Joe Bugner being interviewed: In 1977 you dropped a split decision to heavyweight contender Ron Lyle who had defeated Jimmy Ellis and Oscar Bonavena. In 1976 Lyle dropped George Foreman several times before losing in five rounds of a great heavyweight battle. Tell me about your fight with Lyle. Ron Lyle nearly killed me. I am not kidding, he nearly killed me. The fight was at twelve noon in Las Vegas (nearly all my fights were during midday in the USA to coincide with the television broadcast back in Europe.) To cut a long story short, Ron Lyle was an ex-jail bird and learned boxing in jail. When I met him he said, “You got no chance of beating me because I am going to kill you.” Here I was at 27 years in the hard world of boxing. The fight went the full twelve rounds. After the bout, I called my brother Bill and told him I could not breathe. I had blood coming out of me. He rang the doctor who called an ambulance and rushed me to the Las Vegas emergency Hospital and they discovered I was bleeding internally. They put me into an ice tank. It took me six months to recover from that fight. Ron Lyle was a punishing fighter and so fu**ing big. He was bigger than me. He kept telling me during the fight, “I am going kill you mother fu**er.” I sacked my manager after the fight after a ten year relationship. He wanted to go to a party after the fight rather than look after my welfare. I had paid him 25% of my purse.

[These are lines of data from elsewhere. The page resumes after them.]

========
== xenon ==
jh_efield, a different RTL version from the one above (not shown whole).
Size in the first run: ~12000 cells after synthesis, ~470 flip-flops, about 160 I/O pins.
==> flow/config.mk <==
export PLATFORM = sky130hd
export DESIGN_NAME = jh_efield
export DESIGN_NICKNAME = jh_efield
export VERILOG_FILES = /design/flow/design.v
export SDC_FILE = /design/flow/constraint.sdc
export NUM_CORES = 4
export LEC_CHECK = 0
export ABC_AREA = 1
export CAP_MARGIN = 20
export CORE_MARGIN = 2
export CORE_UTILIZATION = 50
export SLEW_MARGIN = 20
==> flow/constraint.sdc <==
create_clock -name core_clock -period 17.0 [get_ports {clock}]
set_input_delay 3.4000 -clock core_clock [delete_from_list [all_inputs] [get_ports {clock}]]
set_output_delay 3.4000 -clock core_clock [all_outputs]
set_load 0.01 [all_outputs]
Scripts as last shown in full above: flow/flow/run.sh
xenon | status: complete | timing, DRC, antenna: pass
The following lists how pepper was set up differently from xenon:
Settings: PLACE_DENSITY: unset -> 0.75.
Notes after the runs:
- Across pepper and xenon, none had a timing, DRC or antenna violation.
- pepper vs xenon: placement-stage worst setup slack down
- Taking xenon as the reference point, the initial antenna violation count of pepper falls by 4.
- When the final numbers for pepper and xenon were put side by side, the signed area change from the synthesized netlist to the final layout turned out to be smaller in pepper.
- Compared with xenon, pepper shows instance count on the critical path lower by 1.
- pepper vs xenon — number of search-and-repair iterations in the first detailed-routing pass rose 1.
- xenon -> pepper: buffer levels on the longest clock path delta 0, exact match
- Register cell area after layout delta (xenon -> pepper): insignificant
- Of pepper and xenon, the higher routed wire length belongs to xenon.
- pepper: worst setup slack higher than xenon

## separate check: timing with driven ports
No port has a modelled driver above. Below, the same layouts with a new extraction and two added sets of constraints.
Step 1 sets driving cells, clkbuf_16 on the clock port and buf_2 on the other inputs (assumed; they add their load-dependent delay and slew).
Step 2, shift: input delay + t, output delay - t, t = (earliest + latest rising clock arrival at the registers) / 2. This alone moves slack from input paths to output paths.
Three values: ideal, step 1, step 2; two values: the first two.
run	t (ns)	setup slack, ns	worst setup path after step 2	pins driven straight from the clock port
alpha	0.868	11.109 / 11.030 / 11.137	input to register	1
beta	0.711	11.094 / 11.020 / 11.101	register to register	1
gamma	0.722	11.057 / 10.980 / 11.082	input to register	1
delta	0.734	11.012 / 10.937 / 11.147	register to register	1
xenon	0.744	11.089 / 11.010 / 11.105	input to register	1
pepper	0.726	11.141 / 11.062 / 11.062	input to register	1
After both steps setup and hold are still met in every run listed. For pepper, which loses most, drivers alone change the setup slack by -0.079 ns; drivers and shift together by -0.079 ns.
This is an optimization exercise on Yosys and OpenROAD, whose aim is small area, not a production implementation.
RTL that was checked went through simulation tests only; none was proved equivalent to the original.
No activity file was given, so power comes from the tool's default toggle rates.

## conv_layer
module conv_layer(out, activations, weights, clk, rst);
output reg [255:0] out;
input [63:0] activations;
input [63:0] weights;
input clk, rst;
reg [63:0] w_r;
reg [7:0] one [0:3];   
reg [7:0] two [0:3];   
reg [7:0] neg [0:3];   
reg [6:0] c;
reg s1, s2, v;
reg [23:0] acc [0:15];
reg [0:0] cr [0:15];
reg [15:0] sh [0:15];
wire first = (c == 7'd0) | s2;    
wire ld_sh = (c == 7'd0);         
wire ld_out = (c == 7'd6) & v;     
wire [23:0] kinit = s2 ? 24'd7929856 : 24'd2359296;
always @(posedge clk) begin
  w_r <= weights;
  s2 <= s1;
  if (!rst) begin
    c <= 7'd0;
    s1 <= 1'b1;
    v <= 1'b0;
  end else begin
    c <= (c == 7'd107) ? 7'd0 : c + 7'd1;
    s1 <= 1'b0;
    if (c == 7'd107) v <= 1'b1;
  end
end
wire [7:0] nz [0:3];
wire [7:0] negn [0:3];
genvar p, j, i;
generate
for (p = 0; p < 4; p = p + 1) begin : enc
  wire [16:0] ax = {activations[16*p +: 16], 1'b0};
  for (j = 0; j < 8; j = j + 1) begin : dig
    always @(posedge clk) begin
      one[p][j] <= ax[2*j+1] ^ ax[2*j];
      two[p][j] <= (ax[2*j+2] & ~ax[2*j+1] & ~ax[2*j]) | (~ax[2*j+2] & ax[2*j+1] & ax[2*j]);
  ...
Size: ~9600 cells after synthesis, roughly 1100 flip-flops, roughly 390 I/O pins, roughly 110000 um2 of cells after synthesis.
clock: 7.0 ns
lec_check: 0
cap_margin: 10
core_margin: 2
core_utilization: 65
cts_buf_list: sky130_fd_sc_hd__clkbuf_8 sky130_fd_sc_hd__clkbuf_16
cts_cluster_diameter: 100
cts_cluster_size: 20
slew_margin: 10
synth_hierarchical: 1
synth_minimum_keep_size: 0
standard.sh (not shown) runs the stock make flow with config.mk's settings and CLKGATE_MAP_FILE= SYNTH_SCRIPT=/design/flow/synth_recipe.tcl, a recipe that flattens the netlist after the stock synthesis.
==> flow/flow/run.sh <==
#!/bin/bash
# Own layout flow: the standard layout (standard.sh: ORFS synthesis through finish),
# with the smallest buffer (buf_1) as the buffer on every input and output port.
set -euo pipefail
cd "$(dirname "$0")/.."
export BUFFER_PORTS_ARGS="-buffer_cell sky130_fd_sc_hd__buf_1"
bash standard.sh > flow_standard.log 2>&1
The starting point finished clean.
Change:
--- a/flow/design.v
+++ b/flow/design.v
@@ -988,17 +988,16 @@
   cv_ha urs5 (.a(acc[i][18]), .b(rc4), .s(rs5), .co(rc6));
   cv_ha urs7 (.a(acc[i][19]), .b(rc6), .s(rs7), .co(rc8));
   cv_ha urs9 (.a(acc[i][20]), .b(rc8), .s(rs9), .co(rc10));
   cv_ha urs11 (.a(acc[i][21]), .b(rc10), .s(rs11), .co(rc12));
   cv_ha urs13 (.a(acc[i][22]), .b(rc12), .s(rs13), .co(rc14));
   assign rs15 = acc[i][23] ^ rc14;
   wire [15:0] full = {rs15, rs13, rs11, rs9, rs7, rs5, rs3, rs1, acc[i][15], acc[i][14], acc[i][13], acc[i][12], acc[i][11], acc[i][10], acc[i][9], acc[i][8]};
   always @(posedge clk) begin
     acc[i] <= sum;
     cr[i] <= cout;
     if (ld_sh) sh[i] <= full;
-    if (!rst) out[16*i +: 16] <= 16'd0;
-    else if (ld_out) out[16*i +: 16] <= sh[i];
+    if (ld_out | ~rst) out[16*i +: 16] <= sh[i] & {16{rst}};
   end
 end
 endgenerate
 endmodule
Outcome: Setup slack is worse by 0.030 ns; synthesized area goes down by 0.62%; register-to-register slack loses 0.03 ns; global-route usage increases by 2.3 points; first-iteration DRC count grows by 17%; wire length goes up by 4.6%; design area goes down by 0.40%; core utilization hardly moves; via count is lower by 1.9%; non-clock buffer count goes down by 70; final cell count falls by 4.8%; maximum frequency goes down by 0.44%; clock power rises by about 1%; sequential cell count stays the same.
Function not checked in the second run of this note: the RTL went through the layout flow alone.

* * *

run A:
conv_layer, a different RTL version from the one above (not shown whole).
Size in the first run: ~9300 cells after synthesis, about 1200 flip-flops, about 390 I/O pins, about 110000 µm² of cells after synthesis.
clock: 7.0 ns
lec_check: 0
cap_margin: 10
core_margin: 2
core_utilization: 65
cts_buf_list: sky130_fd_sc_hd__clkbuf_8 sky130_fd_sc_hd__clkbuf_16
cts_cluster_diameter: 100
cts_cluster_size: 20
slew_margin: 10
synth_hierarchical: 1
synth_minimum_keep_size: 0
Scripts as last shown in full above: flow/flow/run.sh
### run A -> run B
diff --git a/flow/design.v b/flow/design.v
--- a/flow/design.v
+++ b/flow/design.v
@@ -1,24 +1,39 @@
+module cv_ao22(a, b, c, d, y);
+input a, b, c, d;
+output y;
+assign y = (a & b) | (c & d);
+endmodule
 module cv_fa(a, b, c, s, co);
 input a, b, c;
 output s, co;
 assign s = a ^ b ^ c;
 assign co = (a & b) | (a & c) | (b & c);
 endmodule
 module cv_ha(a, b, s, co);
 input a, b;
 output s, co;
 assign s = a ^ b;
 assign co = a & b;
 endmodule
-module cv_ao22(a, b, c, d, y);
-input a, b, c, d;
+module cv_and2(a, b, y);
+input a, b;
 output y;
-assign y = (a & b) | (c & d);
+assign y = a & b;
+endmodule
+module cv_or2(a, b, y);
+input a, b;
+output y;
+assign y = a | b;
+endmodule
+module cv_a21o(a, b, c, y);
+input a, b, c;
+output y;
+assign y = (a & b) | c;
 endmodule
 module cv_x(a, b, y);
 input a, b;
 output y;
 assign y = a ^ b;
 endmodule
 module conv_layer(out, activations, weights, clk, rst);
 output reg [255:0] out;
@@ -28,27 +43,30 @@
 reg [63:0] w_r;
 reg [17:1] w3_r [0:3];
 reg [6:0] s1 [0:3];    
 reg [6:0] s2 [0:3];    
 reg [6:0] s3 [0:3];    
 reg [3:0] one7, two7, neg7, negn7;   
 reg [6:0] c;
 reg r1, r2, v;
-reg first;   
+reg first;    
+reg firstn;   
+reg first8;   
 reg [23:0] acc [0:15];
 reg [0:0] cr [0:15];
 reg [15:0] shn [0:15];
 wire ld_sh = (c == 7'd0);         
 wire ld_out = (c == 7'd6) & v;    
-wire [23:0] kinit = r2 ? 24'd333177 : 24'd11468836;
 always @(posedge clk) begin
   w_r <= weights;
   r2 <= r1;
   first <= !rst | (c == 7'd107) | r1;
+  firstn <= ~(!rst | (c == 7'd107) | r1);
+  first8 <= (!rst | (c == 7'd107)) & ~r1;
   if (!rst) begin
     c <= 7'd0;
     r1 <= 1'b1;
     v <= 1'b0;
   end else begin
     c <= (c == 7'd107) ? 7'd0 : c + 7'd1;
     r1 <= 1'b0;
     if (c == 7'd107) v <= 1'b1;
@@ -76,18 +94,43 @@
     neg7[p] <= a[15];
     negn7[p] <= ~a[15];
   end
 end
 for (i = 0; i < 16; i = i + 1) begin : lane
   localparam integer F = i / 4, P = i % 4;
   wire [15:0] w = w_r[16*F +: 16];
   wire [17:1] w3 = w3_r[F];
-  wire [23:0] accfb = first ? ~kinit : acc[i];
-  wire [0:0] crfb = first ? {1{1'b1}} : cr[i];
+  wire [23:0] accfb;
+  wire [0:0] crfb;
+  cv_a21o ug0 (.a(acc[i][0]), .b(firstn), .c(first8), .y(accfb[0]));
+  cv_or2 ug1 (.a(acc[i][1]), .b(first), .y(accfb[1]));
+  cv_a21o ug2 (.a(acc[i][2]), .b(firstn), .c(r2), .y(accfb[2]));
+  cv_a21o ug3 (.a(acc[i][3]), .b(firstn), .c(first8), .y(accfb[3]));
+  cv_a21o ug4 (.a(acc[i][4]), .b(firstn), .c(first8), .y(accfb[4]));
+  cv_and2 ug5 (.a(acc[i][5]), .b(firstn), .y(accfb[5]));
+  cv_a21o ug6 (.a(acc[i][6]), .b(firstn), .c(first8), .y(accfb[6]));
+  cv_or2 ug7 (.a(acc[i][7]), .b(first), .y(accfb[7]));
+  cv_a21o ug8 (.a(acc[i][8]), .b(firstn), .c(first8), .y(accfb[8]));
+  cv_or2 ug9 (.a(acc[i][9]), .b(first), .y(accfb[9]));
+  cv_a21o ug10 (.a(acc[i][10]), .b(firstn), .c(first8), .y(accfb[10]));
+  cv_or2 ug11 (.a(acc[i][11]), .b(first), .y(accfb[11]));
+  cv_a21o ug12 (.a(acc[i][12]), .b(firstn), .c(first8), .y(accfb[12]));
+  cv_or2 ug13 (.a(acc[i][13]), .b(first), .y(accfb[13]));
+  cv_or2 ug14 (.a(acc[i][14]), .b(first), .y(accfb[14]));
+  cv_or2 ug15 (.a(acc[i][15]), .b(first), .y(accfb[15]));
+  cv_and2 ug16 (.a(acc[i][16]), .b(firstn), .y(accfb[16]));
+  cv_a21o ug17 (.a(acc[i][17]), .b(firstn), .c(r2), .y(accfb[17]));
+  cv_and2 ug18 (.a(acc[i][18]), .b(firstn), .y(accfb[18]));
+  cv_a21o ug19 (.a(acc[i][19]), .b(firstn), .c(r2), .y(accfb[19]));
+  cv_or2 ug20 (.a(acc[i][20]), .b(first), .y(accfb[20]));
+  cv_a21o ug21 (.a(acc[i][21]), .b(firstn), .c(r2), .y(accfb[21]));
+  cv_or2 ug22 (.a(acc[i][22]), .b(first), .y(accfb[22]));
+  cv_a21o ug23 (.a(acc[i][23]), .b(firstn), .c(r2), .y(accfb[23]));
+  cv_or2 ugc0 (.a(cr[i][0]), .b(first), .y(crfb[0]));
   wire [23:0] sum;
   wire [0:0] cout;
   wire p1;
   wire p2;
   wire t3;
   wire p4;
   wire t5;
   wire p6;
==> run notes <==
- | run B | all stages done | FAIL | max-capacitance violations, max-slew violations |
- Every stage of the flow completed for run A, and the final layout passed the timing, DRC and antenna checks.
- Worst setup slack for run B: 0.023 ns down relative to run A
- Per-instance average area after synthesis, run B and run A, higher one = run B.
- Diff run B and run A: combinational cell fraction of total power higher in run B
- Flip-flop and latch count after synthesis delta (run A -> run B): insignificant
- Relative to run A, cell area after technology mapping decreased by 0.44% in run B.
- Side by side, final setup skew turned out lower in run B than in run A.
- Number of logic inverters in the finished layout, run B and run A, higher one = run A.
- [run B] setup slack of the most critical reg-to-reg path fell 0.02 ns relative to run A
- Compared with run A, run B instantiates a smaller number of cells.
- Run B vs run A, filler cell count went down by 407.
- Run B against run A: worst hold slack fell 0.043 ns; largest fanout of any net on the critical path went up by 25.

what the ideal ports hide:
The flow's constraints put no driver on any port. The routed layouts listed below were extracted and timed again, unchanged, in two steps.
Step 1 (the two cells are an assumption about what drives the block):
set clk [get_ports {clk}]
set_driving_cell -lib_cell sky130_fd_sc_hd__clkbuf_16 $clk
set_driving_cell -lib_cell sky130_fd_sc_hd__buf_2 [delete_from_list [all_inputs] $clk]
Step 2, shift: input delay + t, output delay - t, t = (earliest + latest rising clock arrival at the registers) / 2. This alone moves slack from input paths to output paths.
a / b / c = ideal ports / drivers / drivers and shift; a / b = the first two.
run | t, ns | setup WS [ns] | clock arrival spread, ns | worst register clock-pin slew, ns | pins driven straight from the clock port
the first run of note 1 | 0.832 | 0.206 / 0.206 / 0.206 | 0.055 / 0.055 | 0.10 / 0.10 | 1
the second run of note 1 | 0.847 | 0.176 / 0.176 / 0.176 | 0.061 / 0.061 | 0.10 / 0.10 | 1
run A | 0.846 | 0.571 / 0.571 / 0.571 | 0.081 / 0.081 | 0.10 / 0.10 | 1
run B | 0.871 | 0.548 / 0.548 / 0.548 | 0.065 / 0.065 | 0.10 / 0.10 | 1
Context: an optimization exercise on an open-source flow, tuned for small area, a short achievable clock period and few clock cycles. The choices shown serve that exercise and are no tape-out recipe.
The RTL was checked by simulation tests, not by an equivalence proof against the original design.

==> 06-21 <==
## arm_v
module arm_v(
	input wire clk,
	input wire reset,
	input wire [31:0] Instr,
	input wire [31:0] ReadData,
	output wire MemWrite,
	output wire [31:0] PC,
	output wire [31:0] DataAdr,
	output wire [31:0] WriteData
);
clock: 20.0 ns
lec_check: 0
abc_area: 1
cap_margin: 20
core_margin: 2
core_utilization: 50
cts_cluster_diameter: 100
cts_cluster_size: 20
slew_margin: 20
standard.sh (not shown) runs the stock make flow with config.mk's settings and CLKGATE_MAP_FILE= SYNTH_SCRIPT=/design/flow/synth_recipe.tcl, a recipe that flattens the netlist after the stock synthesis.
==> flow/flow/run.sh <==
#!/bin/bash
# The standard layout, with timing repair aiming below the design's clock period:
# repair_timing treats paths with less than SETUP_SLACK_MARGIN ns of slack as violating.
set -euo pipefail
bash standard.sh synth > synth.log 2>&1
bash standard.sh SETUP_SLACK_MARGIN=14.8 finish > layout.log 2>&1
==> 09-27: changes against 06-21 <==
--- a/flow/design.v
+++ b/flow/design.v
@@ -1055,15 +1055,16 @@
 	output wire [31:0] DataAdr,
 	output wire [31:0] WriteData
 );
 reg  [31:0] pcF;             
 reg         vD;
 reg  [31:0] irD;
 reg  [31:0] A, B;            
-reg  [15:0] mOne, mTwo;      
+reg  [31:0] mA;              
+reg  [15:0] mOne, mTwo, mNeg;
 reg         xWr;             
 reg         xPc;             
 reg         xLd;             
 reg         xMul1;           
 reg         xSub, xAnd, xOrr;
 reg         xNZ, xCV;        
 reg         xMemW;
@@ -1105,16 +1106,15 @@
 wire        zAdd = &(~(A ^ Bx ^ zt));
 wire        zLg  = ~|lg;
 wire fN = alu[31];
 wire fZ = xLg ? zLg : zAdd;
 wire fC = c32;
 wire fV = c31 ^ c32;
 wire [31:0] mS, mC;
-alu_v mul( .A(A), .ONE(mOne), .TWO(mTwo), .NEG({B[31], B[29], B[27], B[25], B[23], B[21], B[19], B[17],
-                                            B[15], B[13], B[11], B[9], B[7], B[5], B[3], B[1]}), .S(mS), .C(mC) );
+alu_v mul( .A(mA), .ONE(mOne), .TWO(mTwo), .NEG(mNeg), .S(mS), .C(mC) );
 wire xPcEff = xPc & ~xMul1;
 wire [3:0] cond = irD[31:28];
 wire [1:0] op   = irD[27:26];
 wire       dI   = irD[25];
 wire [3:0] cmd  = irD[24:21];
 wire       dS   = irD[20];
 wire [3:0] rn   = irD[19:16];
@@ -1236,16 +1236,18 @@
 			xCV   <= 1'b0;
 			xMemW <= 1'b0;
 		end
 	end
 end
 always @(posedge clk) begin
 	if (~stall) irD <= Instr;
+	mA <= aNew;
 	mOne <= eOne;
 	mTwo <= eTwo;
+	mNeg <= eNeg;
 	A <= xMul1 ? mS : aNew;
 	B <= xMul1 ? mC : bNew;
 	if (~xMul1 & advD) begin
 		xRd  <= rd;
 		xLd  <= dLdr;
 		xSub <= dDP & (cSub | cCmp);
 		xAnd <= dDP & cAnd;
==> flow/config.mk (replaced) <==
export PLATFORM = sky130hd
export DESIGN_NAME = arm_v
export DESIGN_NICKNAME = arm_v
export VERILOG_FILES = /design/flow/design.v
export SDC_FILE = /design/flow/constraint.sdc
export NUM_CORES = 4
export LEC_CHECK = 0
export ABC_AREA = 1
export CAP_MARGIN = 20
export CORE_MARGIN = 2
export CORE_UTILIZATION = 40
export CTS_CLUSTER_DIAMETER = 100
export CTS_CLUSTER_SIZE = 25
export SLEW_MARGIN = 20
==> 12-07: changes against 06-21 <==
==> flow/config.mk (replaced) <==
export PLATFORM = sky130hd
export DESIGN_NAME = arm_v
export DESIGN_NICKNAME = arm_v
export VERILOG_FILES = /design/flow/design.v
export SDC_FILE = /design/flow/constraint.sdc
export NUM_CORES = 4
export LEC_CHECK = 0
export ABC_AREA = 1
export CAP_MARGIN = 20
export CORE_MARGIN = 2
export CORE_UTILIZATION = 60
export CTS_CLUSTER_DIAMETER = 100
export CTS_CLUSTER_SIZE = 20
export SLEW_MARGIN = 20
==> summary of the runs <==
Clock skew: 06-21 is lower than 09-27 (0.020 ns).
Die area: 06-21 is larger than 12-07 (20%).
Via count: 12-07 > 06-21 > 09-27.
First-iteration DRC count: 12-07 is larger than 06-21 (18%).
Testbench counts of 06-21, summed over its fixed seeds: cycles 33,391.
Testbench counts of 09-27, summed over its fixed seeds: cycles 33,391.
Testbench counts of 12-07, summed over its fixed seeds: cycles 33,391.

-- static timing again, ports no longer ideal --
The results above use ideal ports. As a check the final layouts listed here were re-extracted and re-timed, cells and wires unchanged. Step 1, drivers: a clkbuf_16 drives clk and a buf_2 each remaining input, both assumed. Step 2 also shifts input and output timing later by t, the mid clock arrival at the registers, as if the neighbouring blocks saw the same clock. a / b / c = ideal ports / drivers / drivers and shift; a / b = the first two.
| run | t (ns) | setup WS [ns] | worst hold slack (ns) | cell pins on the clock port's net |
|---|---|---|---|---|
| 06-21 | 0.732 | 14.612 / 14.542 / 14.091 | 0.503 / 0.503 / 0.503 | 1 |
| 09-27 | 0.716 | 14.696 / 14.625 / 14.157 | 0.520 / 0.520 / 0.520 | 1 |
| 12-07 | 0.711 | 14.679 / 14.603 / 14.185 | 0.505 / 0.505 / 0.505 | 1 |
After both steps every run listed still meets setup and hold. The setup slack of 09-27, which loses most, moves by -0.071 ns with the drivers and by -0.539 ns with both steps.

I'd rate Ingemar Johansson as a bigger puncher, or as big a puncher, as anyone who was around at the time. Not sure why some people don't give him his due credit.
Funny but its always the guy that they go the distance with that hit harder than the guy who knocked him out Shavers KO'd Bugner and Frazier dropped him.....another thing guys like Lyle, Liston and Carter had the jail intimidation going for them and the did have the scare thing going for them but other than fear it does nothing in that ring....boxing is more than a sport because meanness is a virtue as opposed to a guy who strictly looks at is as a sport but lack of fear eliminated that edge as in Ali, Holyfield,Quarry etc.
Hey, I have explored this thing to death! I tell you, it is wearing me down... The thing is this. Nobody can argue Cleveland big cat Williams is an ATG heavyweight. A fair 1960s contender for 3 years. Like Karl mildenburger. No greater.
Exactly. When ingo came along the best two heavyweights in the world were Floyd Patterson and Eddie machen. Neither had been knocked out before. Ingo wiped the floor with both of them. It was a big deal. Nobody can take that away from him. 1959 was his year.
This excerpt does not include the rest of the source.